司令塔の上部デッキを動き回りながら、新しい服の着心地を確かめる。聞こえてくるのはUボートのスクリュー音に波の音だけ。頬を撫でる潮風に汗をかきながら、前の世界で訪れた南国の国々を思い出す――FPSの世界大会で訪れた東南アジア諸国。
「あそこも暑かったなぁ……ん?」
その時、見上げる青空に黒い影が見えた。黒い――大きな何か、楕円形の左右には翼らしきものが伸び、かすかに尻尾らしきものが――。
そこまで見えたと思った瞬間、真っ白な雲の向こうへと消えていった。それは、雲よりも高高度を飛行していたのだ。
Uボートの遥か上空を飛行していた何か――それを理解した瞬間、頬を伝わる汗が体中から熱を吸い取って全身に悪寒が走った。
「急速潜航!」
誰に言うわけでもなく、Uボート自体へ命令を飛ばして発令所へと滑り込んでTSSのウィンドウモニターを多重起動し、発令所中に浮かべて現在地のマップ情報に潜望鏡の映像を表示する。
また、ここまでマッピングしてきた海図を表示して黒い飛行物体が飛んで行った方角に何があるのかを確認する。
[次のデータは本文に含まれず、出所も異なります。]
### config.mk
export PLATFORM = sky130hd
export DESIGN_NAME = bsfx_exec_unit
export DESIGN_NICKNAME = d
export VERILOG_FILES = /design/src/core/bsfx_pkg.sv /design/src/core/bsfx_exec_unit.sv
export SDC_FILE = /design/constraint.sdc
export NUM_CORES = 1
export LEC_CHECK = 0
export ABC_AREA = 1
export CAP_MARGIN = 0
export CORE_ASPECT_RATIO = 0.9
export CORE_MARGIN = 10
export CORE_UTILIZATION = 55
export CTS_BUF_LIST = sky130_fd_sc_hd__clkbuf_16
export DETAILED_ROUTE_END_ITERATION = 16
export DONT_BUFFER_PORTS = 1
export PLACE_DENSITY = 0.81
export SLEW_MARGIN = 20
export SYNTH_ARGS = -nofsm -noshare
export SYNTH_HDL_FRONTEND = slang
export SYNTH_SLANG_ARGS = --single-unit
### constraint.sdc
create_clock -name mclk -period 9.2 [get_ports mclk]
set_input_delay 0.46 -clock mclk [delete_from_list [all_inputs] [get_ports mclk]]
set_output_delay 0.46 -clock mclk [all_outputs]
set_load 0.005 [all_outputs]
### src/core/bsfx_pkg.sv
// constants, types and register map of the bit, shift and flag unit
// assumes a 32-bit APB master and one 50 MHz core clock
package bsfx_pkg;

    // ********************
    // register map
    // ********************
    localparam logic [7:0] OFF_CMD = 8'h00;
    localparam logic [7:0] OFF_FLAGS = 8'h04;
    localparam logic [7:0] OFF_STAT = 8'h08;
    localparam logic [2:0] WREG_PAGE = 3'h1;
    localparam logic [2:0] IO_PAGE = 3'h2;
    localparam int IDX_LSB = 2;
    localparam int IDX_W = 3;
    localparam int NUM_REGS = 8;
    localparam int STAT_BUSY = 0;

    // ********************
    // command word fields
    // ********************
    localparam int OP_W = 5;
    localparam int CMD_OP_LSB = 0;
    localparam int CMD_SEL_LSB = 8;
    localparam int CMD_BIT_LSB = 12;

    // ********************
    // status flag positions and reset values
    // ********************
    localparam int FLAG_C = 0;
    localparam int FLAG_Z = 1;
    localparam int FLAG_N = 2;
    localparam int FLAG_V = 3;
    localparam int FLAG_S = 4;
    localparam int FLAG_H = 5;
    localparam int FLAG_T = 6;
    localparam int FLAG_I = 7;
    localparam logic [7:0] FLAGS_RST = 8'h00;
    localparam logic [7:0] REG_RST = 8'h00;

    // ********************
    // operation codes
    // ********************
    localparam logic [4:0] OP_CLEAR_IO_BIT = 5'h00;
    localparam logic [4:0] OP_SHIFT_LEFT_LOGICAL = 5'h01;
    localparam logic [4:0] OP_SHIFT_RIGHT_LOGICAL = 5'h02;
    localparam logic [4:0] OP_ROTATE_LEFT_THROUGH_CARRY = 5'h03;
    localparam logic [4:0] OP_ROTATE_RIGHT_THROUGH_CARRY = 5'h04;
    localparam logic [4:0] OP_SHIFT_RIGHT_ARITHMETIC = 5'h05;
    localparam logic [4:0] OP_SWAP_NIBBLES = 5'h06;
    localparam logic [4:0] OP_SET_STATUS_FLAG = 5'h07;
    localparam logic [4:0] OP_CLEAR_STATUS_FLAG = 5'h08;
    localparam logic [4:0] OP_STORE_BIT_TO_TRANSFER_FLAG = 5'h09;
    localparam logic [4:0] OP_LOAD_BIT_FROM_TRANSFER_FLAG = 5'h0a;
    // 5'h10+f sets flag f, 5'h18+f clears it
    localparam int OP_DED_BIT = 4;
    localparam int OP_DED_CLR_BIT = 3;

    typedef struct packed {
        logic [4:0] op;
        logic [2:0] sel;
        logic [2:0] bitIdx;
    } bsfx_cmd_s;

    typedef enum logic [1:0] {ST_IDLE, ST_CLRIO} bsfx_state_e;
    typedef enum logic [2:0] {
        RG_NONE, RG_CMD, RG_FLAGS, RG_STAT, RG_WREG, RG_IO
    } bsfx_region_e;

endpackage

### src/core/bsfx_exec_unit.sv
// bit, shift and flag execution unit with its status and register files
// assumes an APB master on mclk; one access is served at a time
`timescale 1ns/1ns
module bsfx_exec_unit
    import bsfx_pkg::*;
(
    input wire logic mclk,
    input wire logic rst,
    input wire logic psel,
    input wire logic penable,
    input wire logic pwrite,
    input wire logic [7:0] paddr,
    input wire logic [31:0] pwdata,
    output logic [31:0] prdata,
    output logic pready,
    output logic pslverr
);

    function automatic bsfx_region_e regionOf(input logic [7:0] a);
        if (a[IDX_LSB-1:0] != '0) begin
            return RG_NONE;
        end
        if (a == OFF_CMD) begin
            return RG_CMD;
        end
        if (a == OFF_FLAGS) begin
            return RG_FLAGS;
        end
        if (a == OFF_STAT) begin
            return RG_STAT;
        end
        if (a[7:IDX_LSB+IDX_W] == WREG_PAGE) begin
            return RG_WREG;
        end
        if (a[7:IDX_LSB+IDX_W] == IO_PAGE) begin
            return RG_IO;
        end
        return RG_NONE;
    endfunction

    // ********************
    // state
    // ********************
    bsfx_state_e state_q, state_d;
    bsfx_cmd_s cmd_q, cmd_d;
    logic [7:0] flags_q, flags_d;
    logic [7:0] wreg_q [NUM_REGS];
    logic [7:0] wreg_d [NUM_REGS];
    logic [7:0] io_q [NUM_REGS];
    logic [7:0] io_d [NUM_REGS];
    logic ready_q, ready_d;
    logic err_q, err_d;
    logic [31:0] rdata_q, rdata_d;

    bsfx_cmd_s curCmd;
    bsfx_region_e region;
    logic [IDX_W-1:0] idx;
    logic hit;
    logic cmdWr;
    logic [7:0] rv;
    logic [7:0] res;
    logic cy;
    logic shf;

    assign curCmd = '{op: pwdata[CMD_OP_LSB +: OP_W],
                      sel: pwdata[CMD_SEL_LSB +: IDX_W],
                      bitIdx: pwdata[CMD_BIT_LSB +: IDX_W]};
    assign region = regionOf(paddr);
    assign idx = paddr[IDX_LSB +: IDX_W];
    // a write lands only at the edge where pready is seen high
    assign hit = psel && penable && ready_q;
    assign cmdWr = hit && pwrite && region == RG_CMD;
    assign rv = wreg_q[curCmd.sel];
    assign prdata = rdata_q;
    assign pready = ready_q;
    assign pslverr = err_q;

    // ********************
    // shifter
    // ********************
    always_comb begin
        res = rv;
        cy = flags_q[FLAG_C];
        shf = 1'b1;
        case (curCmd.op)
            OP_SHIFT_LEFT_LOGICAL: begin
                res = {rv[6:0], 1'b0};
                cy = rv[7];
            end
            OP_SHIFT_RIGHT_LOGICAL: begin
                res = {1'b0, rv[7:1]};
                cy = rv[0];
            end
            OP_ROTATE_LEFT_THROUGH_CARRY: begin
                res = {rv[6:0], flags_q[FLAG_C]};
                cy = rv[7];
            end
            OP_ROTATE_RIGHT_THROUGH_CARRY: begin
                res = {flags_q[FLAG_C], rv[7:1]};
                cy = rv[0];
            end
            OP_SHIFT_RIGHT_ARITHMETIC: begin
                res = {rv[7], rv[7:1]};
                cy = rv[0];
            end
            default: begin
                shf = 1'b0;
            end
        endcase
    end

    // ********************
    // next state
    // ********************
    always_comb begin
        state_d = state_q;
        cmd_d = cmd_q;
        flags_d = flags_q;
        wreg_d = wreg_q;
        io_d = io_q;
        ready_d = 1'b0;
        err_d = 1'b0;
        rdata_d = rdata_q;
        // answer one cycle into the access, held off while a clear runs
        if (psel && penable && !ready_q && state_q == ST_IDLE) begin
            ready_d = 1'b1;
            err_d = region == RG_NONE;
            unique case (region)
                // read back in the same layout software wrote it
                RG_CMD: begin
                    rdata_d = '0;
                    rdata_d[CMD_OP_LSB +: OP_W] = cmd_q.op;
                    rdata_d[CMD_SEL_LSB +: IDX_W] = cmd_q.sel;
                    rdata_d[CMD_BIT_LSB +: IDX_W] = cmd_q.bitIdx;
                end
                RG_FLAGS: rdata_d = 32'(flags_q);
                RG_STAT: rdata_d = '0;
                RG_WREG: rdata_d = 32'(wreg_q[idx]);
                RG_IO: rdata_d = 32'(io_q[idx]);
                RG_NONE: rdata_d = '0;
            endcase
        end
        if (state_q == ST_CLRIO) begin
            io_d[cmd_q.sel][cmd_q.bitIdx] = 1'b0;
            state_d = ST_IDLE;
        end
        if (hit && pwrite) begin
            unique case (region)
                RG_FLAGS: flags_d = pwdata[7:0];
                RG_WREG: wreg_d[idx] = pwdata[7:0];
                RG_IO: io_d[idx] = pwdata[7:0];
                RG_CMD, RG_STAT, RG_NONE: begin
                end
            endcase
        end
        if (cmdWr) begin
            cmd_d = curCmd;
            if (shf) begin
                wreg_d[curCmd.sel] = res;
                flags_d[FLAG_C] = cy;
                flags_d[FLAG_Z] = res == REG_RST;
                flags_d[FLAG_N] = res[7];
                flags_d[FLAG_V] = res[7] ^ cy;
            end
            case (curCmd.op)
                OP_CLEAR_IO_BIT: state_d = ST_CLRIO;
                OP_SWAP_NIBBLES: wreg_d[curCmd.sel] = {rv[3:0], rv[7:4]};
                OP_SET_STATUS_FLAG: flags_d[curCmd.bitIdx] = 1'b1;
                OP_CLEAR_STATUS_FLAG: flags_d[curCmd.bitIdx] = 1'b0;
                OP_STORE_BIT_TO_TRANSFER_FLAG:
                    flags_d[FLAG_T] = rv[curCmd.bitIdx];
                OP_LOAD_BIT_FROM_TRANSFER_FLAG:
                    wreg_d[curCmd.sel][curCmd.bitIdx] = flags_q[FLAG_T];
                default: begin
                end
            endcase
            if (curCmd.op[OP_DED_BIT]) begin
                flags_d[curCmd.op[2:0]] = !curCmd.op[OP_DED_CLR_BIT];
            end
        end
        if (region == RG_STAT) begin
            rdata_d[STAT_BUSY] = ready_d && state_q != ST_IDLE;
        end
    end

    always_ff @(posedge mclk or posedge rst) begin
        if (rst) begin
            state_q <= ST_IDLE;
            cmd_q <= '0;
            flags_q <= FLAGS_RST;
            ready_q <= 1'b0;
            err_q <= 1'b0;
            rdata_q <= '0;
            for (int i = 0; i < NUM_REGS; i++) begin
                wreg_q[i] <= REG_RST;
                io_q[i] <= REG_RST;
            end
        end else begin
            state_q <= state_d;
            cmd_q <= cmd_d;
            flags_q <= flags_d;
            ready_q <= ready_d;
            err_q <= err_d;
            rdata_q <= rdata_d;
            wreg_q <= wreg_d;
            io_q <= io_d;
        end
    end
endmodule

==> summary.md <==
| Metric | Value |
|---|---|
| Outcome | finished clean |
| Pwr Density | 121 nW/um^2 |
| Category of the worst setup path capture point | register |
| Post-DR wirelength/cell | 24.5 um |
| Synthesis-stage register bit count | 165 |
| Busiest layer in global routing | met2 |
| First element of the critical path | paddr[4] |
| Critical Path Slowest Stage Cell | sky130_fd_sc_hd__buf_4 |
| Layout overhead on the synthesized area | 3.68% |
| Max Fanout on Critical Path | 60 |
| Number of max-slew violations in the final report | 0 |
| Total Die Area | 31400 um^2 |
| Antenna Diode Count | 0 |
| Largest net degree at the start of global routing | 98 |
| Top cells by instance count after synthesis | 713 x sky130_fd_sc_hd__nand2_1, 278 x sky130_fd_sc_hd__o21ai_0, 228 x sky130_fd_sc_hd__nand3_1, 165 x sky130_fd_sc_hd__dfrtp_1, 160 x sky130_fd_sc_hd__inv_1 |
| Met2 routing resource usage after global routing | 0.487 |
| Remaining number of nets flagged by the antenna check after routing | 0 |
| Placeable core region | 24300 um^2 |
| Count leader, synth | sky130_fd_sc_hd__nand2_1 |
| Total via count in the routed design | 16400 |
| Remaining design rule violation count | 0 |
| Number of hold-slack violations in the final timing report | 0 |
| CP Launch Type | primary input |
| Relative slew margins | 0.159 |
| Starting density of the core | 0.559 |
| Number of rows in the core area | 54 |
| Root Buffer Master | sky130_fd_sc_hd__clkbuf_16 |
| Area share of the leading cell type in the synthesized netlist | 0.304 |
| Critical Path, Cell by Cell | inv_2 > nand2_1 > nor2_4 > nand4_4 > nor2_4 > buf_4 > buf_4 > nand2_1 > nor3_1 > a41oi_1 > nand2_1 > o21ai_0 |
| Final wirelength | 59200 um |
| Library cell appearing most often on the critical path | sky130_fd_sc_hd__nand2_1 |
| Average instance area after synthesis | 6.22 um^2 |
| CTS buffer count | 17 |
| Sinks on Clock Net | 165 |
| Layout cells sized above 1 | 0.0653 |
| Nets@finish | 2144 |
| Maximum Capacitance Violations | 0 |
| Register-to-Register Path Depth | 9 |
| Sum Neg Setup Slack | 0 ns |
| Global routing usage summed across all routing layers | 0.368 |
| Setup repair after global routing missed its margin | false |
| Primary FF master, synth | sky130_fd_sc_hd__dfrtp_1 |
| Via density | 6.78 |
| Gp weighted congestion | 1.08 |
| GRT met1 Usage | 0.485 |
| Port-buffer cells | 0 |
| Maximum ir drop on the vdd rail | 0.0884 mV |
| CTS H-Tree Depth | 4 |
| First-pass GRT wire length | 88300 um |
| Grt ovf | 0 |
| Clock slew at the register clock pins of the worst setup and hold paths | 0.09 ns |
| Met3 track demand over resource | 0.187 |
| Type of the most critical hold path | primary input to async pin |
| Slew at the pin closest to its max-slew limit | 1.26 ns |
| # Post-CTS Setup Buffers | 0 |
| Clk Latency, worst-skew pair | 0.46 ns |
| Post-Syn Area | 13600 um^2 |
| Share of the core filled with cells | 0.580 |
| Count of flip-flops with a built-in enable after synthesis | 0 |
| Worst path max stage delay | 0.69 ns |
| DP Wirelength | 38700 um |
| Leakage power figure | 6.78 nW |
| Cells resized by post-CTS repair | 0 |
| Arrival time at the worst endpoint | 3.64 ns |
| Register area share after synthesis | 0.304 |
| Chip height | 169 um |
| Largest clock skew in the final design | 0.0220 ns |
| WS Path Type | primary input to register |
| Ys async rst share | 1.00 |
| Initial antenna violation count | 1 |
| Via count of the first global-routing pass | 14600 |
| Die boundary width | 186 um |
| Number of hold buffers added after CTS | 0 |
| Critical register-to-register path startpoint | pready |
| Yosys warns | 0 |
| Number of primary I/O pins | 79 |
| Synth top area cells | sky130_fd_sc_hd__dfrtp_1 30%, sky130_fd_sc_hd__nand2_1 20%, sky130_fd_sc_hd__o21ai_0 10% |
| Cell taking the most area after synthesis | sky130_fd_sc_hd__dfrtp_1 |
| First-iteration detailed-routing DRC count | 3108 |
| Maximum frequency from static timing analysis | 303 MHz |
| Final critical delay including setup and external delays | 3.30 ns |
| Portion of the clock cycle consumed by the worst path in the final layout | 0.359 |
| TritonCTS clock tree | done |
| Required time worst endpoint | 9.53 ns |
| Worst-case clock buffer depth | 2 |
| Number of distinct standard cells referenced by the synthesized netlist | 50 |
| Final-report setup violation count | 0 |
| Number of standard cells after synthesis | 2188 |
| Number of detailed-routing iterations run before antenna repair | 7 |
## worst max-delay path, delay by kind of cell
kind,cells,cell delay [ns]
AO/OA/AOI/OAI,2,0.14
buffers and inverters,3,1.63
AND/OR/NAND/NOR,7,1.34
## final timing paths
path / to / slack, ns
setup / recovery: flags_q[5] / 5.90
hold / removal: io_q[53] / 0.06
setup reg to reg: flags_q[5] / 6.01
hold reg to reg: cmd_q[8] / 0.50
max in group asynchronous: flags_q[6] / 7.48
min in group mclk: io_q[11] / 0.13
## state kept, by name, indices dropped and copies added, names as in the netlist
signal / flops
cmd_q: 11
flags_q: 8
io_q: 64
prdata: 14
pready: 1
pslverr: 1
state_q: 2
wreg_q: 64
## cell type report
cell class              instances  area (um^2)
fillers                      2368        10200
multi-input cells            1698         8080
flip-flops and latches        165         4130
inverters                     197          744
clock buffers                  17          425
well taps                     308          385
clock inverters                15          194
repair buffers                 20          150
## layer usage
layer  up-vias  wire (um)
met4         4       3060
li1       7159          -
met5         -         58
met1      7415      21600
met3       251      11800
met2      1573      22700
## metrics by stage
| step | instances | power (W) | hold WS (ns) | cell area (um^2) | setup slack (ns) |
|---|---|---|---|---|---|
| floorplan | 2205 | 0.000890 | 0.442 | 13700 | 4.28 |
| CTS | 2420 | 0.00169 | 0.0985 | 14100 | 6.10 |
| detailed placement | 2388 | 0.000929 | 0.478 | 13500 | 5.64 |
| finish | 2420 | 0.00170 | 0.0562 | 14100 | 5.90 |
| global placement | 2388 | 0.000927 | 0.454 | 13500 | 5.68 |
| global route | 2420 | 0.00173 | 0.127 | 14100 | 5.81 |
## power by group
group	leakage, nW	total (W)	switching [W]	internal, W
registers	2.09	0.000737	0.00000674	0.000730
logic	4.39	0.000190	0.000149	0.0000402
clock network	0.300	0.000774	0.000400	0.000375
total	6.78	0.00170	0.000556	0.00114
## logic make-up (layout without fill, tap and decap cells)
family / after synthesis / in the layout / share of synthesized area
compound gates: 513 / 513 / 0.210
buf+inv: 342 / 249 / 0.109
mux: 1 / 1 / 0.000736
simple gates: 1166 / 1166 / 0.376
flops: 165 / 165 / 0.304
other cells: 1 / 18 / 0.000276
## placed cells by master (no fill, tap or decap), drive strengths merged
| cell type | count |
|---|---|
| a21boi | 1 |
| a21o | 3 |
| a21oi | 54 |
| a221oi | 1 |
| a22oi | 1 |
| a31oi | 3 |
| a32o | 1 |
| a32oi | 1 |
| a41oi | 1 |
| and3 | 1 |
| buf | 20 |
| clkbuf | 17 |
| clkinv | 9 |
| conb | 18 |
| dfrtp | 165 |
| inv | 203 |
| mux2i | 1 |
| nand2 | 726 |
| nand3 | 234 |
| nand3b | 5 |
| nand4 | 35 |
| nor2 | 114 |
| nor3 | 49 |
| nor4 | 1 |
| o211ai | 17 |
| o21a | 4 |
| o21ai | 307 |
| o21bai | 2 |
| o221ai | 16 |
| o22ai | 90 |
| o311ai | 1 |
| o31ai | 8 |
| o32ai | 2 |
| or2 | 1 |
Power figures use the tool's default switching activity.
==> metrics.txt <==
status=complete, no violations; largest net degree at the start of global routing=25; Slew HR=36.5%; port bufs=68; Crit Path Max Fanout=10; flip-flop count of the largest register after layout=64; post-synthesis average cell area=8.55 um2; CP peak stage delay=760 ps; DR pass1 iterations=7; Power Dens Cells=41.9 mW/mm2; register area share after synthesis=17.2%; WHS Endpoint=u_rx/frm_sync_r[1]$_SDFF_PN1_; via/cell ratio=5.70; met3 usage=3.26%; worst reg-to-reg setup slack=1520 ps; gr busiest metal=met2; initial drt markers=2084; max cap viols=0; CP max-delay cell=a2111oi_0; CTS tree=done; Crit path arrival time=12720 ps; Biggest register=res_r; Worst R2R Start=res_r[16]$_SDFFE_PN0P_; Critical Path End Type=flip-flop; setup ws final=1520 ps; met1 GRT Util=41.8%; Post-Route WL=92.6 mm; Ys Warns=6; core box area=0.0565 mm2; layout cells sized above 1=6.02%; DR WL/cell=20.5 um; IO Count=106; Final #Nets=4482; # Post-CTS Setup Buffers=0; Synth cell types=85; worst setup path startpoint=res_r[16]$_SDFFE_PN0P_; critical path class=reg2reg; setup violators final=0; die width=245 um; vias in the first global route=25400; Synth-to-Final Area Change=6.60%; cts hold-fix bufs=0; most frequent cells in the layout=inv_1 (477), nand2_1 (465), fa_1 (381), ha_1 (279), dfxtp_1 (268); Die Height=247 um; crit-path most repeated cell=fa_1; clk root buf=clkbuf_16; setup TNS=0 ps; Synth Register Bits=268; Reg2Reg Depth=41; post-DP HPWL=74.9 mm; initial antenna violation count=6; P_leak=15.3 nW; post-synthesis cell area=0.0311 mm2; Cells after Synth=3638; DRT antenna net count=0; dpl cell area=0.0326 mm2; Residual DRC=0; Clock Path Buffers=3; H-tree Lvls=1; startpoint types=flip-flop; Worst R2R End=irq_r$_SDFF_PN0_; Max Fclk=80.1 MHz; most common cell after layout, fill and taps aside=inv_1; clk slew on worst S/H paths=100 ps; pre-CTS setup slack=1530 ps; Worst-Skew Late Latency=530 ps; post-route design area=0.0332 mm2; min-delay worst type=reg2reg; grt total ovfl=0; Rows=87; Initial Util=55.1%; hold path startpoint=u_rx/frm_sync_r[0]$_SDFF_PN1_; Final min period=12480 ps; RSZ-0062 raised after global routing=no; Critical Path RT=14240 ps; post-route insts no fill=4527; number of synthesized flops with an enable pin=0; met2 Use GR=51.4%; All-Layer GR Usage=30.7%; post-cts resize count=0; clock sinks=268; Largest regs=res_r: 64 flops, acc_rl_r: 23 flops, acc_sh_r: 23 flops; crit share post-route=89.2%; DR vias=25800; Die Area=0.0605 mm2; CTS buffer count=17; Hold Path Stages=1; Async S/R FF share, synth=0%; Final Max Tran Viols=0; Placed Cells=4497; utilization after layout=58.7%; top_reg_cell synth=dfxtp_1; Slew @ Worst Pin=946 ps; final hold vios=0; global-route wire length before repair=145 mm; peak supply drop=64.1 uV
「未踏破領域か……けど、本当にいるんだな……ドラゴン」
雲の向こうへと消えていった黒い物体、そのシルエットから連想できるものはただ一つ――この世界において最強の魔獣、地上世界の覇者とも呼ばれるドラゴンだ。
黒いシルエットから判ったのは相当に巨大な体躯を持ち、四つ足に大きな翼を持つ西洋竜型のドラゴンだということだけ。
総合ギルドの資料館で見かけた資料によれば、俺が落ちたオルランド大陸には数匹だけ生息が確認されているレベルの希少な魔獣である。
ドラゴンは魔力がより濃く溜まっている場所に巣を作る習性を持ち、自らも魔力を振りまいて餌となる魔獣を呼び寄せるそうだが、アレの目的地も迷宮島だろうか?
だが、フィルトニア諸島連合国の伝統的な魔石狩りの手法は、迷宮を意図的に暴走させて溢れ出た魔獣・亜人種を狩るというものだ。それがより強大な脅威を呼び寄せる原因になるなら、危険すぎて伝統文化になるはずがない。
となると、あのドラゴンはたまたま海上を飛行していたのか?
そんな答えの出ない思考の迷宮に迷い込むながらも、Uボートは南へと潜航していった。
フィルトニア諸島連合国の玄関港である船上都市ビグシープを視界に捉えたのは、海洋都市アマールを出航してから一二日後の夜だった。
Uボートの水上航行速度から考えれば時間が掛かり過ぎてしまったのは、出港時の不安が見事に的中した結果だった。
大海原のど真ん中で目印を失い、方角だけを頼りに航行を続けていたが、やはり素人の俺に長距離航海は難易度高すぎた。
一般的な水夫ならば月の位置や夜空に輝く星の位置から現在地を割り出すのだろうが、俺の場合はRQ-11レイブンを飛ばし、フィルトニア方面に航行している船舶を追跡することでしか正確な位置を確認できなかった。
そのため、航海の後半は鈍足な大型商船の後方で潜航する日々となっていた。
大小二〇〇の船舶が連結し、一つの島のように海上に浮くビグシープは、フィルトニア諸島連合国内でも一つの国として認められている。だが、国と言ってもクルトメルガ王国のような王制を敷いているわけではない。
統治しているのは獣人種の一部族らしく、連合国を形成する島一つ一つが同じような統治体制を敷いているそうだ。
ビグシープの状況を潜望鏡で監視しながら、時が流れていくのを――夜の闇が色濃くなるのを静かに待つ。
船上の灯りが減り、都市が寝静まったのを見計らってUボートから救命ボートへと乗り移り、追跡を続けていた大型商船の船尾へと近づいた。
フィルトニア諸島連合国への入国審査はそれほど厳しくはない。貿易港として北のオルランド大陸と交易を行うことがメインの収入減であるため、商会関係者はギルドカードの提示と商船の乗員証明書などがあれば入都を許可される。
入都審査では『大黒屋シュバルツ』として商業ギルドのギルドカードを提示するつもりだが、乗船許可証がなければ密航になってしまう。これはマルタさんにマリーダ商船の乗員証明書を用意してもらうことで解決したが、入都の瞬間だけは人の波に紛れる必要があった。
そして夜が明けた早朝――大型商船がビグシープの船着き場に停泊するタイミングで俺も都市内部へと乗船し、意気揚々と下船してくる水夫に紛れて入国審査を行う事務所へと向かった。